USFDAJun 15, 2026, 09:01 AM
Waldencast's Obagi Medical gets FDA approval for saypha® ChIQ™ HA gel
AI Summary
Waldencast plc announced that its Obagi Medical brand received U.S. FDA approval for Obagi® saypha® ChIQ™ injectable hyaluronic acid gel. This new product expands Obagi Medical's portfolio in the fast-growing U.S. dermal filler market, building on the success of Obagi® saypha® MagIQ™. The approval is a significant step in Waldencast's strategy to establish Obagi as a leader in advanced skincare and medical aesthetics, aiming to provide comprehensive skin transformation solutions.
Key Highlights
- FDA approved Obagi® saypha® ChIQ™ injectable HA gel for Obagi Medical.
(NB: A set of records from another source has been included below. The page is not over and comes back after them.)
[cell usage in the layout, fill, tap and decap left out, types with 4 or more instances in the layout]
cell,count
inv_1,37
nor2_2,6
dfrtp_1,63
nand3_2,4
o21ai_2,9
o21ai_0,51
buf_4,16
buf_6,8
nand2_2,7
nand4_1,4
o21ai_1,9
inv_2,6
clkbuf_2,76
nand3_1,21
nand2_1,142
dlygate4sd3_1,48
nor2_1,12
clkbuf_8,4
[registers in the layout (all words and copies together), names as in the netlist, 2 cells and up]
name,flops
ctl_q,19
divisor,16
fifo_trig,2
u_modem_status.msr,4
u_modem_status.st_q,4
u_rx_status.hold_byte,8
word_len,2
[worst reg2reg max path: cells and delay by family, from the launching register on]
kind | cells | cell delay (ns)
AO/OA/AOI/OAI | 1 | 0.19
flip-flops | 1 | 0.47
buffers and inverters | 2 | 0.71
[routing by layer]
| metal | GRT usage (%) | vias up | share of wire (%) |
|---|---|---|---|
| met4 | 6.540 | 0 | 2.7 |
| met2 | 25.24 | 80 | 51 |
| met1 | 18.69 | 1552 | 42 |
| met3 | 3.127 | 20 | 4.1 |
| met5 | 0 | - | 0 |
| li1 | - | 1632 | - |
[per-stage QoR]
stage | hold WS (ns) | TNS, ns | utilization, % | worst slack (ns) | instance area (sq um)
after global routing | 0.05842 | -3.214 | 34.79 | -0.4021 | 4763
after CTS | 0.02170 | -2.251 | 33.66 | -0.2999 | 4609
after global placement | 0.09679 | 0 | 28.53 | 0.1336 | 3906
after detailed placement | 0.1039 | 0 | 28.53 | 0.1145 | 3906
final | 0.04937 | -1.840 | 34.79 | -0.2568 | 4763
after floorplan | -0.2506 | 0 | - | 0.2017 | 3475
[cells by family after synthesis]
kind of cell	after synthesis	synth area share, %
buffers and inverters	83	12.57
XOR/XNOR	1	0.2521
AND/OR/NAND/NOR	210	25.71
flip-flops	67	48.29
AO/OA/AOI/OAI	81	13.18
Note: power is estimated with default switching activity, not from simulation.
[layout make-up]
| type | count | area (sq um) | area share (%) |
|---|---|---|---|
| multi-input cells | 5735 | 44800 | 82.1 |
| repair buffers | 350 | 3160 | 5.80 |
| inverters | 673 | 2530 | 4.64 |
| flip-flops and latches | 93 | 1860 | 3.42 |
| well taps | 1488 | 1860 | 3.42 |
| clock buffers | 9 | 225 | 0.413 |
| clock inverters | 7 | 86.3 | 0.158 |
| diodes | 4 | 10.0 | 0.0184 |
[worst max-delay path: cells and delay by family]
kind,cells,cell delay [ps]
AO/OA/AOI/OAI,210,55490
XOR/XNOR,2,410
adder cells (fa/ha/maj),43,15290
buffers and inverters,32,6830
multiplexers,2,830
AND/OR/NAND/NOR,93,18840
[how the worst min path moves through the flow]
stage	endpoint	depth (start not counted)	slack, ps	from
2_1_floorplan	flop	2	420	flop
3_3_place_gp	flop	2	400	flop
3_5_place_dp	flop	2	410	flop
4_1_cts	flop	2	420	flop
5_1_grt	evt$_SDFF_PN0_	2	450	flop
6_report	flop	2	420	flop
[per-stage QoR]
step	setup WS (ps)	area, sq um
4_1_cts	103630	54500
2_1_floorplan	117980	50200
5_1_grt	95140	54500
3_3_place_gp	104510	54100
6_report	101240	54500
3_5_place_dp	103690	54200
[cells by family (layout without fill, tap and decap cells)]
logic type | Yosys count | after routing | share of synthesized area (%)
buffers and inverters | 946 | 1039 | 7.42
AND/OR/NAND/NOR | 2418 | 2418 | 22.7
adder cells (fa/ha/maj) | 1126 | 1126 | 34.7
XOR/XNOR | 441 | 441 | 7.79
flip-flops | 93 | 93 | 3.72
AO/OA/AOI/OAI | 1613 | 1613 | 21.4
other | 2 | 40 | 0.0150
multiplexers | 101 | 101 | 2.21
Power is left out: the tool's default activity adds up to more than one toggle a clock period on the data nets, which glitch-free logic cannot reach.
<file path="src/rtl/mux_bus_ctrl.sv">
module mux_bus_ctrl #(
  parameter int DW = 8
) (
  input  logic            clk,
  input  logic            rst_n,
  input  logic            req,
  input  logic [2*DW-1:0] addr,
  input  logic [DW-1:0]   wdata,
  input  logic            wr,
  input  logic            io,
  input  logic            ready,
  input  logic            hold,
  input  logic [DW-1:0]   ad_in,
  output logic [DW-1:0]   a_hi,
  output logic            a_oe,
  output logic [DW-1:0]   ad_out,
  output logic            ad_oe,
  output logic            ale,
  output logic            rd_stb,
  output logic            wr_stb,
  output logic            io_m,
  output logic            hlda,
  output logic [DW-1:0]   rdata,
  output logic            done
);
  localparam int AW = 2 * DW;

  typedef enum logic [2:0] {S_IDLE, S_T1, S_T2, S_TW, S_T3, S_HOLD} st_t;
  st_t st;

  logic [DW-1:0] hi_q, lo_q, wd_q;
  logic          wr_q, io_q;

  always_ff @(posedge clk or negedge rst_n) begin
    if (!rst_n) begin
      st    <= S_IDLE;
      hi_q  <= '0;
      lo_q  <= '0;
      wd_q  <= '0;
      wr_q  <= 1'b0;
      io_q  <= 1'b0;
      rdata <= '0;
      done  <= 1'b0;
    end else begin
      done <= 1'b0;
      case (st)
        S_IDLE:
          if (hold) st <= S_HOLD;
          else if (req) begin
            lo_q <= addr[DW-1:0];
            hi_q <= io ? addr[DW-1:0] : addr[AW-1:DW];
            wd_q <= wdata;
            wr_q <= wr;
            io_q <= io;
            st   <= S_T1;
          end
        S_T1: st <= S_T2;
        S_T2, S_TW: st <= ready ? S_T3 : S_TW;
        S_T3: begin
          st   <= S_IDLE;
          done <= 1'b1;
          if (!wr_q) rdata <= ad_in;
        end
        S_HOLD: if (!hold) st <= S_IDLE;
        default: st <= S_IDLE;
      endcase
    end
  end

  logic strobe, in_cyc;
  assign strobe = (st == S_T2) || (st == S_TW) || (st == S_T3);
  assign in_cyc = strobe || (st == S_T1);

  assign ale    = (st == S_T1);
  assign rd_stb = strobe && !wr_q;
  assign wr_stb = strobe && wr_q;
  assign a_hi   = hi_q;
  assign a_oe   = (st != S_HOLD);
  assign ad_out = (st == S_T1) ? lo_q : wd_q;
  assign ad_oe  = (st == S_T1) || (strobe && wr_q);
  assign io_m   = in_cyc && io_q;
  assign hlda   = (st == S_HOLD);


  strobe_excl_chk: assert property (@(posedge clk) disable iff (!rst_n)
    !(rd_stb && wr_stb) && !(ale && (rd_stb || wr_stb)));


  ale_then_stb_chk: assert property (@(posedge clk) disable iff (!rst_n)
    ale |=> (rd_stb || wr_stb) && !ale);


  done_single_chk: assert property (@(posedge clk) disable iff (!rst_n)
    done |=> !done);


  wait_extends_chk: assert property (@(posedge clk) disable iff (!rst_n)
    ((rd_stb || wr_stb) && st != S_T3 && !ready) |=> (rd_stb || wr_stb));


  hold_float_chk: assert property (@(posedge clk) disable iff (!rst_n)
    hlda |-> !a_oe && !ad_oe && !rd_stb && !wr_stb && !ale);


  no_hlda_in_cycle_chk: assert property (@(posedge clk) disable iff (!rst_n)
    in_cyc |-> !hlda);
endmodule

</file>
<file path="config.mk">
export PLATFORM = sky130hd
export DESIGN_NAME = mux_bus_ctrl
export DESIGN_NICKNAME = d
export VERILOG_FILES = /design/src/rtl/mux_bus_ctrl.sv
export SDC_FILE = /design/constraint.sdc
export NUM_CORES = 1
export LEC_CHECK = 0
export BUFFER_PORTS_ARGS = -buffer_cell sky130_fd_sc_hd__buf_2
export CORE_ASPECT_RATIO = 1.5
export CORE_MARGIN = 2
export CORE_UTILIZATION = 40
export DETAILED_ROUTE_END_ITERATION = 12
export PLACE_DENSITY_LB_ADDON = 0.05
export SLEW_MARGIN = 30
export SYNTH_ARGS = -nofsm -noshare
export SYNTH_HDL_FRONTEND = slang
export SYNTH_SLANG_ARGS = --single-unit
export TNS_END_PERCENT = 50
</file>
<file path="constraint.sdc">
create_clock -name clk -period 2.3 [get_ports clk]
set_input_delay 0 -clock clk [delete_from_list [all_inputs] [get_ports clk]]
set_output_delay 0 -clock clk [all_outputs]
set_load 0.02 [all_outputs]
</file>
==> qor.yml <==
hpwl_um: 2590
fin_util_pct: 60.1
start_util_pct: 42.0
ant_nets: 0
power_density_nw_per_um2: 1380
failed_checks: "DRC"
drv_cap: 0
end_kind: "output port"
post-cts-setup-buffers: 0
insertedDiodeCount: 0
synthAdderAreaFrac_pct: 0
synthMuxAreaShare_pct: 36.0
max-clock-path-buffers: 2
post_dp_cell_area_um2: 2160
viasPerCell: 4.87
fin_ws_ps: 363
worstPathRequired_ps: 2300
hp-start: "ready"
gp_congestion: 0.793
synth_nets: 156
critPathArrivalTime_ps: 1940
drt_pass1_iterations: 8
row_count: 29
grt_pass1_vias: 1320
layout_common_cells: "buf_2, dfrtp_1, mux2_2, dlygate4sd3_1, mux2_4"
r2r-start: "st[2]"
postLayoutCellArea_um2: 2570
final-hold-violation-count: 0
clk_pin_slew_ps: 80
hold_end: "st[1]"
synth_area_um2: 1800
ys_seq_area_share_pct: 52.9
grt_remaining_overflow: 0
clk_latency_ps: 290
remaining_drc_errors: 5
vias: 1281
cts_htree_levels: 2
reg2reg_slack_ps: 580
wl_per_cell_um: 14.1
synthCells: 117
grt_max_degree: 39
timing.rr.end: "a_hi[3]"
syn2layout_area_growth_pct: 43.0
drive_gt1_share_pct: 61.3
final_common_cell: "buf_2"
cts_inserted_buffers: 5
synth_compound_area_share_pct: 2.50
die_x_um: 58.8
startpoint_type: "flop"
io_pins: 71
hp-class: "in2reg"
critPathMaxFanout: 9
fmax_mhz: 516
peakVddDrop_uv: 587
cts_tree: "built"
clkSinkCount: 38
synth-xor-area-share_pct: 0
worstSetupPathType: "reg2out"
yosysWarnings: 0
drtIter0Drc: 22
grt_use_total_pct: 16.3
fin_setup_tns_ps: 0
routed_wl_um: 3710
ys_ff_latch: 38
slew_headroom_pct: 44.2
timing.final.crit_share_pct: 84.2
multi_input_area_um2: 798
rsz0062_at_grt: "no"
layout.nets: 255
portBuffers: 70
antenna_found_initial: 0
cts_resized: 0
synth_top_family_by_area: "multiplexers"
period_minus_slack_ps: 1940
die-area_um2: 5060
skew_ps: 9.82
dieHeight_um: 86.1
yosys.area_share.simple_pct: 5.84
total_power_uw: 3540
synth.distinct_cells: 24
syn_avg_cell_area_um2: 15.4
hold_depth: 3
finalSetupViolCount: 0
grt_pass1_wl_um: 6200
slew_violations: 0
dp_slack_ps: 573
core_area_um2: 4280
worst_pin_slew_ps: 838
outcome: "complete, but fails checks"
root_buffer: "clkbuf_8"
reg2reg_depth: 3
ctsHoldBuffers: 27
fill_cells: 360
p_leak_uw: 0.00129
seq_area_um2: 951
[metrics by stage]
step                instances  hold WS, ps
floorplan                 117         -296
global placement          228          146
detailed placement        228          156
CTS                       263         2.12
global route              263         26.2
finish                    263         9.59
[state kept, by name, summed over array words and instances (netlist names)]
signal / flops
wd_q: 8
st: 3
rdata: 8
lo_q: 8
a_hi: 8
io_q: 1
done: 1
wr_q: 1
[critical path: stages (launching register included)]
cell and delay, ps:
dfrtp_1 460, nand2b_4 180, nor2_2 420, mux2_2 410
buf_2 160
[how the worst max path moves through the flow]
stage	start	end	slack [ps]	depth (start not counted)
floorplan	st[1]	ad_out[0]	860	3
global placement	st[2]	a_hi[1]	630	3
finish	st[1]	ad_out[5]	360	4
CTS	st[1]	ad_out[5]	300	4
global route	st[1]	ad_out[5]	230	4
detailed placement	st[2]	lo_q[7]	570	3
[cells in the mapped netlist]
master | n | share of area (%)
and2_1 | 1 | 0.35
a21oi_1 | 1 | 0.28
a22oi_1 | 1 | 0.42
nand2b_4 | 1 | 0.76
mux2_4 | 20 | 17
o21ai_0 | 2 | 0.56
mux2i_1 | 1 | 0.56
nor2_2 | 1 | 0.35
buf_2 | 1 | 0.28
buf_1 | 1 | 0.21
or2b_1 | 1 | 0.42
o22ai_1 | 1 | 0.35
o21a_1 | 1 | 0.42
dfrtp_1 | 38 | 53
nand2_1 | 1 | 0.21
and3_4 | 1 | 0.63
nand3_4 | 1 | 0.97
buf_6 | 3 | 1.9
mux2_2 | 30 | 19
nor2_4 | 1 | 0.63
o31a_1 | 1 | 0.49
and3b_1 | 1 | 0.49
nor2_1 | 5 | 1.0
inv_1 | 2 | 0.42
[cell families (layout without fill, tap and decap cells)]
group | after synthesis | count (layout)
compound gates | 7 | 7
buf+inv | 7 | 107
flops | 38 | 38
mux | 51 | 51
simple gates | 14 | 14
[per-layer routing]
metal  track usage (%)  vias up  wire length [um]
li1                  -      616                 -
met1              19.4      612              1460
met2              28.1       48              1960
met3              3.92        5               223
met4              5.58        0                56
met5                 0        -                 0
[final cells by class]
| cell class | count | area share, % |
|---|---|---|
| sequential | 38 | 37.0 |
| multi-input combinational | 72 | 31.0 |
| timing repair buffer | 97 | 24.1 |
| clock buffer | 5 | 2.68 |
| clock inverter | 3 | 2.68 |
| tap | 46 | 2.24 |
| inverter | 2 | 0.292 |
[where the power goes]
part / switching [uW] / internal (uW) / total, uW
logic: 812 / 836 / 1650
registers: 214 / 1000 / 1220
clock network: 240 / 434 / 675
total: 1270 / 2270 / 3540
No activity file was read; power rests on OpenSTA's default activity.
- Product indicated for cheek augmentation and midface contour deficiencies in patients over 21.
- Expands Obagi Medical's portfolio in the fast-growing U.S. dermal filler category.
- ALOHA Program data shows 94% of injectors believe Obagi® saypha® MagIQ™ complements options.
- 42.6% of practices using Obagi® saypha® MagIQ™ have evaluated Obagi skincare.
- Croma-Pharma, developer, has produced over 130 million saypha® syringes globally.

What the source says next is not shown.